THE TASK:
Set down, exactly as written, every line from the top of the records below to the line containing "export CTS_CLUSTER_SIZE = 8", both ends included, and no others.

───── DATA FOR REVIEW

--- config.mk ---
export PLATFORM = sky130hd
export DESIGN_NAME = uart_rx_deframer
export DESIGN_NICKNAME = d
export VERILOG_FILES = /design/src/rtl/uart_pkg.sv /design/src/rtl/uart_sync_fifo.sv /design/src/rtl/uart_rx_deframer.sv
export SDC_FILE = /design/constraint.sdc
export NUM_CORES = 1
export LEC_CHECK = 0
export CAP_MARGIN = 10
export CELL_PAD_IN_SITES_DETAIL_PLACEMENT = 0
export CELL_PAD_IN_SITES_GLOBAL_PLACEMENT = 1
export CORE_AREA = 2 2 109 111
export CTS_BUF_LIST = sky130_fd_sc_hd__clkbuf_2
export CTS_CLUSTER_SIZE = 8
export DETAILED_ROUTE_END_ITERATION = 8
export DIE_AREA = 0 0 111 113
export PLACE_DENSITY = 0.74
export SYNTH_ARGS = -nofsm -noshare
export SYNTH_HDL_FRONTEND = slang
export SYNTH_SLANG_ARGS = --single-unit
--- constraint.sdc ---
create_clock -name clk -period 2.2 [get_ports clk]
set_clock_uncertainty 0.15 [all_clocks]
set_input_delay 0.22 -clock clk [delete_from_list [all_inputs] [get_ports clk]]
set_output_delay 0.22 -clock clk [all_outputs]
set_load 0.02 [all_outputs]
--- src/rtl/uart_pkg.sv ---
// Shared types and helpers for the UART receive path.
package uart_pkg;

    typedef enum logic [1:0] {
        PAR_NONE = 2'd0,
        PAR_EVEN = 2'd1,
        PAR_ODD  = 2'd2
    } parity_e;

    typedef struct packed {
        logic overrun;
        logic parity_err;
        logic framing_err;
    } rx_status_t;

    function automatic int unsigned frame_width(input int unsigned data_bits,
                                                input parity_e     parity,
                                                input int unsigned stop_bits);
        int unsigned par_bits;
        par_bits = (parity != PAR_NONE) ? 32'd1 : 32'd0;
        return 32'd1 + data_bits + par_bits + stop_bits;
    endfunction

endpackage

--- src/rtl/uart_sync_fifo.sv ---
// Synchronous FIFO with registered storage; head is visible without a read strobe.
module uart_sync_fifo #(
    parameter int unsigned WIDTH = 8,
    parameter int unsigned DEPTH = 4
) (
    input  logic             clk,
    input  logic             rst_n,
    input  logic             wr_en,
    input  logic [WIDTH-1:0] wr_data,
    input  logic             rd_en,
    output logic [WIDTH-1:0] rd_data,
    output logic             full,
    output logic             empty
);

    localparam int unsigned PTR_W = $clog2(DEPTH);
    localparam int unsigned CNT_W = PTR_W + 1;

    logic [WIDTH-1:0] mem_q [DEPTH];
    logic [PTR_W-1:0] wr_ptr_q, rd_ptr_q;
    logic [CNT_W-1:0] count_q;
    logic             do_wr, do_rd;

    assign full    = (count_q == CNT_W'(DEPTH));
    assign empty   = (count_q == '0);
    assign rd_data = mem_q[rd_ptr_q];

    // A write into a full FIFO is allowed only when the head leaves in the same cycle.
    assign do_rd = rd_en && !empty;
    assign do_wr = wr_en && (!full || do_rd);

    always_ff @(posedge clk or negedge rst_n) begin
        if (!rst_n) begin
            for (int i = 0; i < int'(DEPTH); i++) begin
                mem_q[i] <= '0;
            end
            wr_ptr_q <= '0;
            rd_ptr_q <= '0;
            count_q  <= '0;
        end else begin
            if (do_wr) begin
                mem_q[wr_ptr_q] <= wr_data;
                wr_ptr_q        <= wr_ptr_q + 1'b1;
            end
            if (do_rd) begin
                rd_ptr_q <= rd_ptr_q + 1'b1;
            end
            case ({do_wr, do_rd})
                2'b10:   count_q <= count_q + 1'b1;
                2'b01:   count_q <= count_q - 1'b1;
                default: count_q <= count_q;
            endcase
        end
    end

endmodule

--- src/rtl/uart_rx_deframer.sv ---
// UART receive deframer: field slicing, framing/parity checks, overrun tracking
// and a small output FIFO for a valid/ready consumer.
module uart_rx_deframer
    import uart_pkg::*;
#(
    parameter int unsigned DATA_BITS  = 8,
    parameter parity_e     PARITY     = PAR_EVEN,
    parameter int unsigned STOP_BITS  = 1,
    parameter int unsigned FIFO_DEPTH = 4,
    parameter int unsigned CNT_W      = 16
) (
    input  logic                 clk,
    input  logic                 rst_n,
    input  logic [frame_width(DATA_BITS, PARITY, STOP_BITS)-1:0] frame_in,
    input  logic                 frame_valid,
    input  logic                 clear_err,
    output logic [DATA_BITS-1:0] out_data,
    output logic [2:0]           out_status,
    output logic                 out_valid,
    input  logic                 out_ready,
    output logic                 done_flag,
    output logic                 overrun_err,
    output logic [CNT_W-1:0]     frame_cnt,
    output logic [CNT_W-1:0]     err_cnt
);

    localparam int unsigned FRAME_W = frame_width(DATA_BITS, PARITY, STOP_BITS);
    localparam int unsigned ENTRY_W = DATA_BITS + $bits(rx_status_t);

    if (DATA_BITS < 5 || DATA_BITS > 9) begin : gen_bad_data_bits
        $error("uart_rx_deframer: DATA_BITS must be in 5..9");
    end
    if (STOP_BITS < 1 || STOP_BITS > 2) begin : gen_bad_stop_bits
        $error("uart_rx_deframer: STOP_BITS must be 1 or 2");
    end
    if (FIFO_DEPTH < 2 || (FIFO_DEPTH & (FIFO_DEPTH - 1)) != 0) begin : gen_bad_depth
        $error("uart_rx_deframer: FIFO_DEPTH must be a power of 2, at least 2");
    end

    logic [DATA_BITS-1:0] in_data;
    logic [STOP_BITS-1:0] in_stop;
    logic                 in_par, in_perr, in_ferr;

    always_comb begin
        in_data = frame_in[DATA_BITS:1];
        in_stop = frame_in[FRAME_W-1 -: STOP_BITS];
        in_par  = (PARITY == PAR_NONE) ? 1'b0 : frame_in[DATA_BITS+1];
        in_ferr = frame_in[0] | ~(&in_stop);
        unique case (PARITY)
            PAR_EVEN: in_perr = ^{in_data, in_par};
            PAR_ODD:  in_perr = ~^{in_data, in_par};
            default:  in_perr = 1'b0;
        endcase
    end

    // Capture stage
    logic                 cap_valid_q, cap_perr_q, cap_ferr_q;
    logic [DATA_BITS-1:0] cap_data_q;

    always_ff @(posedge clk or negedge rst_n) begin
        if (!rst_n) begin
            cap_valid_q <= 1'b0;
            cap_data_q  <= '0;
            cap_perr_q  <= 1'b0;
            cap_ferr_q  <= 1'b0;
        end else begin
            cap_valid_q <= frame_valid;
            if (frame_valid) begin
                cap_data_q <= in_data;
                cap_perr_q <= in_perr;
                cap_ferr_q <= in_ferr;
            end
        end
    end

    // Push stage
    logic               fifo_full, fifo_empty, pop, push, drop;
    logic [ENTRY_W-1:0] wr_entry, rd_entry;
    rx_status_t         wr_status;
    logic               done_d, done_q, pend_ovr_d, pend_ovr_q, overrun_d, overrun_q;
    logic [CNT_W-1:0]   frame_cnt_d, frame_cnt_q, err_cnt_d, err_cnt_q;

    assign out_valid = !fifo_empty;
    assign pop       = out_valid && out_ready;
    assign push      = cap_valid_q && (!fifo_full || pop);
    assign drop      = cap_valid_q && fifo_full && !pop;

    always_comb begin
        wr_status = '{overrun: pend_ovr_q, parity_err: cap_perr_q, framing_err: cap_ferr_q};
        wr_entry  = {cap_data_q, wr_status};
        done_d    = push;
        // The overrun marker rides on the first frame that makes it in after a drop.
        pend_ovr_d = pend_ovr_q;
        if (drop) begin
            pend_ovr_d = 1'b1;
        end else if (push) begin
            pend_ovr_d = 1'b0;
        end
        overrun_d = overrun_q;
        if (drop) begin
            overrun_d = 1'b1;
        end else if (clear_err) begin
            overrun_d = 1'b0;
        end
        frame_cnt_d = frame_cnt_q;
        err_cnt_d   = err_cnt_q;
        if (push && frame_cnt_q != '1) begin
            frame_cnt_d = frame_cnt_q + 1'b1;
        end
        if (push && (cap_perr_q || cap_ferr_q) && err_cnt_q != '1) begin
            err_cnt_d = err_cnt_q + 1'b1;
        end
    end

    always_ff @(posedge clk or negedge rst_n) begin
        if (!rst_n) begin
            done_q      <= 1'b0;
            pend_ovr_q  <= 1'b0;
            overrun_q   <= 1'b0;
            frame_cnt_q <= '0;
            err_cnt_q   <= '0;
        end else begin
            done_q      <= done_d;
            pend_ovr_q  <= pend_ovr_d;
            overrun_q   <= overrun_d;
            frame_cnt_q <= frame_cnt_d;
            err_cnt_q   <= err_cnt_d;
        end
    end

    uart_sync_fifo #(
        .WIDTH (ENTRY_W),
        .DEPTH (FIFO_DEPTH)
    ) u_fifo (
        .clk     (clk),
        .rst_n   (rst_n),
        .wr_en   (push),
        .wr_data (wr_entry),
        .rd_en   (pop),
        .rd_data (rd_entry),
        .full    (fifo_full),
        .empty   (fifo_empty)
    );

    assign out_data    = rd_entry[ENTRY_W-1:3];
    assign out_status  = rd_entry[2:0];
    assign done_flag   = done_q;
    assign overrun_err = overrun_q;
    assign frame_cnt   = frame_cnt_q;
    assign err_cnt     = err_cnt_q;

endmodule

## Yosys cells after proc, flatten, opt, wreduce, memory -nomap -nowiden

Cells that the tools add are included.
W data, S select, Z words.

- Output and inout bits: 46
- Logic and storage cells: 66
- Flip-flop bits (word level): 97
- Input bits: 16

- Reduce and logical (&&, ||, !) cells: 21
- Add/subtract/negate cells: 6
- Equal/unequal tests: 5
- $lt $le $gt $ge: 3
- Bitwise logic cells: 4
- Muxes and demuxes: 11

Operators by type and width:

| cell | count |
|---|---|
| $bwmux W44 | 1 |
| $mux W11 | 3 |
| $add A16 B1 Y16 const B | 2 |
| $ne A16 B16 Y1 const B | 2 |
| $bmux W11 S2 | 1 |
| $demux W11 S2 | 1 |
| $logic_and A1 B1 Y1 | 10 |
| $reduce_xor A9 Y1 | 1 |
| $ge A3 B3 Y1 const B | 2 |
| $not A2 Y3 | 2 |
| $pmux W3 S2 | 1 |
| $reduce_bool A2 Y1 | 3 |
| $add A2 B1 Y2 const B | 2 |
| $mux W1 | 4 |
| $add A3 B1 Y3 const B | 1 |
| $eq A3 B3 Y1 const B | 1 |
| $logic_not A1 Y1 | 3 |
| $logic_not A3 Y1 | 1 |
| $logic_or A1 B1 Y1 | 3 |
| $lt A3 B1 Y1 const B | 1 |
| $sub A3 B1 Y3 const B | 1 |
| $eq A2 B1 Y1 const B | 1 |
| $eq A2 B2 Y1 const B | 1 |
| $not A1 Y1 | 1 |
| $or A1 B1 Y1 | 1 |

## Depth between registers and ports, before layout

Gate-level depths: netlist (run 1).

- Depth in word-level cells: 8
- Depth in mapped cells: 9
- Gate-level depth less buffers: 8

## Cells and area by module

From an unflattened synthesis (run 1), not the netlist that was laid out.

- Cell total of the unflattened synthesis: 334
- Area total of the unflattened synthesis: 4,561.9 µm²

By module, submodules not included:

| module | area an instance (µm²) | instances | cells each | sequential area each (µm²) |
|---|---|---|---|---|
| uart_sync_fifo | 2,332.2 | 1 | 146 | 1,276.2 |
| uart_rx_deframer | 2,229.6 | 1 | 188 | 1,151.1 |

## Worst setup path after synthesis (run 1)

No wires, ideal clock.

- Kind: flip-flop to flip-flop
- From: register u_fifo.count_q[0]
- To: register u_fifo.count_q[2]
- Period minus slack after synthesis: 2.359 ns
- Buffers on the path: 1
- Required time: 1.971 ns
- Setup time: 0.079 ns
- Slack: -0.159 ns
- Arrival: 2.130 ns
- Cell stages (with the launch flop): 10
- Path through: dfrtp_1 -> or4b_4 -> buf_6 -> nand2_8 -> ha_1 -> inv_1 -> fa_1 -> xor2_1 -> nor2_1 -> xor2_1

- Cells in the longest elaborated chain, start to end: 8
- Elaborated cells between the ends (all ways): 16
- Those cells by class: add/sub: 2; eq/ne: 3; mux: 1; reduce/logical: 10

RTL lines:

| item | RTL line | text |
|---|---|---|
| start, declared | uart_sync_fifo.sv:21 | `logic [CNT_W-1:0] count_q;` |
| start signal, assigned | uart_sync_fifo.sv:49 | `2'b10: count_q <= count_q + 1'b1;` |
| start signal, assigned | uart_sync_fifo.sv:50 | `2'b01: count_q <= count_q - 1'b1;` |
| start signal, assigned | uart_sync_fifo.sv:51 | `default: count_q <= count_q;` |
| $logic_not A3 Y1 | uart_sync_fifo.sv:25 | `assign empty = (count_q == '0);` |
| $logic_not A1 Y1 | uart_sync_fifo.sv:29, uart_rx_deframer.sv:83 |  |
| $logic_and A1 B1 Y1 | uart_rx_deframer.sv:84 | `assign pop = out_valid && out_ready;` |
| $logic_or A1 B1 Y1 or $logic_and A1 B1 Y1 (tied branches) | uart_rx_deframer.sv:85, uart_sync_fifo.sv:29 |  |
| $logic_and A1 B1 Y1 or $logic_or A1 B1 Y1 (tied branches) | uart_rx_deframer.sv:85, uart_sync_fifo.sv:30 |  |
| $logic_and A1 B1 Y1 | uart_sync_fifo.sv:30 | `assign do_wr = wr_en && (!full \|\| do_rd);` |
| $eq A2 B1 Y1 or $eq A2 B2 Y1 (tied branches) | uart_sync_fifo.sv:48 | `case ({do_wr, do_rd})` |
| $pmux W3 S2 or $reduce_bool A2 Y1 (tied branches) | n/a |  |

Several ways; a longest one is shown, not always the timed one.
A chain may end at the register's enable or synchronous reset.

## Worst setup path in the final report (run 1)

- From: register u_fifo.rd_ptr_q[0]
- To: output port out_status[0]

- Cells in the longest elaborated chain, start to end: 4

RTL lines:

| item | RTL line | text |
|---|---|---|
| start, declared | uart_sync_fifo.sv:20 | `logic [PTR_W-1:0] wr_ptr_q, rd_ptr_q;` |
| start signal, assigned | uart_sync_fifo.sv:46 | `rd_ptr_q <= rd_ptr_q + 1'b1;` |
| $not A2 Y3 (not written as such) | uart_sync_fifo.sv:26 | `assign rd_data = mem_q[rd_ptr_q];` |
| $bmux W11 S2 | uart_sync_fifo.sv:26 |  |
| $mux W11 (not written as such) (2 in series) | uart_sync_fifo.sv:26 |  |
| end, declared | uart_rx_deframer.sv:18 | `output logic [2:0] out_status,` |

No other way between the ends. The select of a mux whose other input is x is not followed.

==> metrics, run 1 <==
status=finished, violations left; failing checks=negative setup slack; Critical Path End Type=output pin; most frequent cell after synthesis=dfrtp_1; Setup crit start kind=flop; antenna violations before repair=0; Total GRT Usage=0.159; Final HPWL DP=6.55 mm; Mapped Area=4760 µm²; FF+latch count, synth=97; CTS max path bufs=2; largest net degree at the start of global routing=34; # port buffers=a little over 60; die height=between 100 and 150 µm; RSZ-0062 raised after global routing=true; Power Density=about 1300 nW/µm²; fin nets=around 460; number of global-route vias before repair=3082; vias per cell=between 5 and 6; critical path required time=approximately 1.8 ns; 1st-iter DRT viols=between 100 and 150; Routed Antenna Nets=0; dominant cells by area after synthesis=dfrtp_1 (51%), mux2_4 (13%), mux4_2 (5.2%), xor2_1 (4.6%), mux2_2 (4.3%); clk_lat worst skew=around 0.55 ns; Starting Density=0.422; worst min path class=input port to flop; Most used DFF post-synth=dfrtp_1; number of diodes=0; max frequency=about 0.45 GHz; final hold violation count=0; Die ar.=about 13000 µm²; via count=about 2900; TritonRoute pass-1 iters=4; Avg Synthesized Cell Area=approximately 14 µm²; Num CTS Buffers=9; Post-synth EDFFs=0; Arr. time, crit path=1.88 ns; RePlAce Congestion=between 0.7 and 0.8; max cap viols=0; register area share after synthesis=0.510; CTS clk-pin slew, worst paths=0.25 ns; Netlist cell types=47; non-filler cells, final=roughly 580; period utilization=1.02; FFs w/ async S/R, synth=1.00; Placed Instances=approximately 560; final routed DRC violation total=0; critical-path maximum fanout=6; DR WL/cell=16.4 µm; final worst slack=-0.0451 ns; Total Wirelength=about 9.5 mm; Layout area overhead=25.0%; count of final setup violators=11; Max IR drop VDD=approximately 0.66 mV; clk sinks=97; critical setup path kind=flop to output pin; Pleak=2.77 nW; final worst path period need=around 2.2 ns; ratio of cells with drive above 1 in the final layout=0.344; Final Max Tran Viols=0; Cells after Synth=332; Rel. slew slack=0.342; Yosys top cell by area=dfrtp_1; TritonCTS clock tree=yes; final core utilization=0.528; Yosys warning total=0; I/O pins=62; Die W=111 µm; Yosys top cell area share=0.510; syn_nets=~360; first-pass GRT wire length=~16 mm; H-tree levels=3; FP Rows=39; Post-synth top cells=dfrtp_1 (97), mux2_4 (40), xor2_1 (25); CTS Root Cell=clkbuf_2; Core Region=around 11000 µm²; GRT overflow=0; Worst-Margin Slew=slightly below 1 ns
## cell families after synthesis
logic type / after synthesis / synth area share
AOI/OAI and AO/OA: 15 / 0.0189
and+or+nand+nor: 88 / 0.125
xor gates and xnor gates: 36 / 0.0692
buffers and inverters: 18 / 0.0313
muxes: 70 / 0.223
DFF: 97 / 0.510
adders and majority gates: 8 / 0.0226
## worst paths after layout
kind,start,end,slack (ns),depth (start not counted)
min in group asynchronous,rst_n,cap_data_q[3],0.66,4
max in group asynchronous,rst_n,u_fifo.mem_q[30],0.59,3
hold / removal,clear_err,overrun_err,0.09,2
setup / recovery,u_fifo.rd_ptr_q[0],out_status[0],-0.05,3
hold reg to reg,frame_cnt[8],frame_cnt[8],0.37,1
setup reg to reg,u_fifo.count_q[1],u_fifo.count_q[2],-0.03,8
## registers in the layout, indices dropped and copies added (netlist names)
| name | cells |
|---|---|
| cap_valid_q | 1 |
| cap_ferr_q | 1 |
| pend_ovr_q | 1 |
| frame_cnt | 16 |
| u_fifo.rd_ptr_q | 2 |
| u_fifo.mem_q | 44 |
| done_flag | 1 |
| cap_data_q | 8 |
| overrun_err | 1 |
| u_fifo.wr_ptr_q | 2 |
| u_fifo.count_q | 3 |
| err_cnt | 16 |
| cap_perr_q | 1 |
## routing by layer
layer,up-vias,part of all wire,GRT usage,wire length (µm)
li1,1411,-,-,-
met1,1479,0.48,0.222,4590
met2,41,0.46,0.247,4370
met3,15,0.032,0.0284,303
met4,0,0.027,0.0700,253
met5,-,0,0,0
## timing repair
| action | 4_1_cts | 5_1_grt |
|---|---|---|
| resized for setup | 72 | 6 |
| endpoints found under the hold margin | 98 | 0 |
| setup buffers | 1 | 0 |
| setup endpoints to repair | 13 | 17 |
| hold buffers | 6 | 0 |
| pin swaps | 3 | 2 |
| gates cloned | 1 | 0 |
## final cells by class
type                    instances  area, µm²
fillers                       957       5320
flip-flops and latches         97       2430
multi-input cells             217       2200
repair buffers                 96        965
well taps                     143        179
clock inverters                 7       77.6
clock buffers                   9       45.0
inverters                      10       45.0
## per-stage QoR
stage	cell area [µm²]	TNS, ns	total power, mW	worst slack, ns	hold slack, ns
finish	5950	-0.210	7.46	-0.0451	0.0938
global route	5950	-1.43	7.92	-0.158	0.0444
CTS	5940	-0.928	7.53	-0.111	0.0355
detailed placement	5710	-5.55	6.43	-0.298	0.000260
global placement	5710	-4.65	6.35	-0.212	-0.00593
floorplan	4770	-0.0744	5.18	-0.0744	-0.226
## power by group
| group | switching [mW] | leakage, nW | internal, mW | total [mW] |
|---|---|---|---|---|
| logic | 1.52 | 1.51 | 2.13 | 3.64 |
| clock network | 0.629 | 0.0786 | 0.279 | 0.908 |
| registers | 0.495 | 1.19 | 2.41 | 2.91 |
| total | 2.64 | 2.77 | 4.82 | 7.46 |
## worst max-delay path: stages, from the launching register on
cell	delay, ns
dfrtp_2	0.50
buf_16	0.15
mux4_2	0.55
buf_6	0.16
## placed cells by master (no fill, tap or decap), types with 2 or more instances in the layout
cell type        instances
nor2_1                  10
nand4_1                  9
inv_6                    2
and4_1                   2
dlygate4sd3_1            6
nor3_1                  10
nor3b_1                  2
a21oi_1                  3
buf_6                   11
a31oi_1                  5
mux4_2                  11
xor2_1                  25
mux2_4                  40
buf_12                   4
o21ai_0                  4
clkbuf_2                 9
nor4_4                   3
inv_1                    8
nand2_4                  4
mux2_2                  18
clkdlybuf4s50_1         48
ha_1                     6
nor4_1                   7
and3_1                   5
dfrtp_1                 93
dfrtp_2                  4
nand2_1                 14
inv_8                    2
clkinv_2                 2
buf_4                   25
xnor2_1                 10
nand3_1                  8
Power figures use the tool's default switching activity.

──────────

RESULT OF THIS TASK:
--- config.mk ---
export PLATFORM = sky130hd
export DESIGN_NAME = uart_rx_deframer
export DESIGN_NICKNAME = d
export VERILOG_FILES = /design/src/rtl/uart_pkg.sv /design/src/rtl/uart_sync_fifo.sv /design/src/rtl/uart_rx_deframer.sv
export SDC_FILE = /design/constraint.sdc
export NUM_CORES = 1
export LEC_CHECK = 0
export CAP_MARGIN = 10
export CELL_PAD_IN_SITES_DETAIL_PLACEMENT = 0
export CELL_PAD_IN_SITES_GLOBAL_PLACEMENT = 1
export CORE_AREA = 2 2 109 111
export CTS_BUF_LIST = sky130_fd_sc_hd__clkbuf_2
export CTS_CLUSTER_SIZE = 8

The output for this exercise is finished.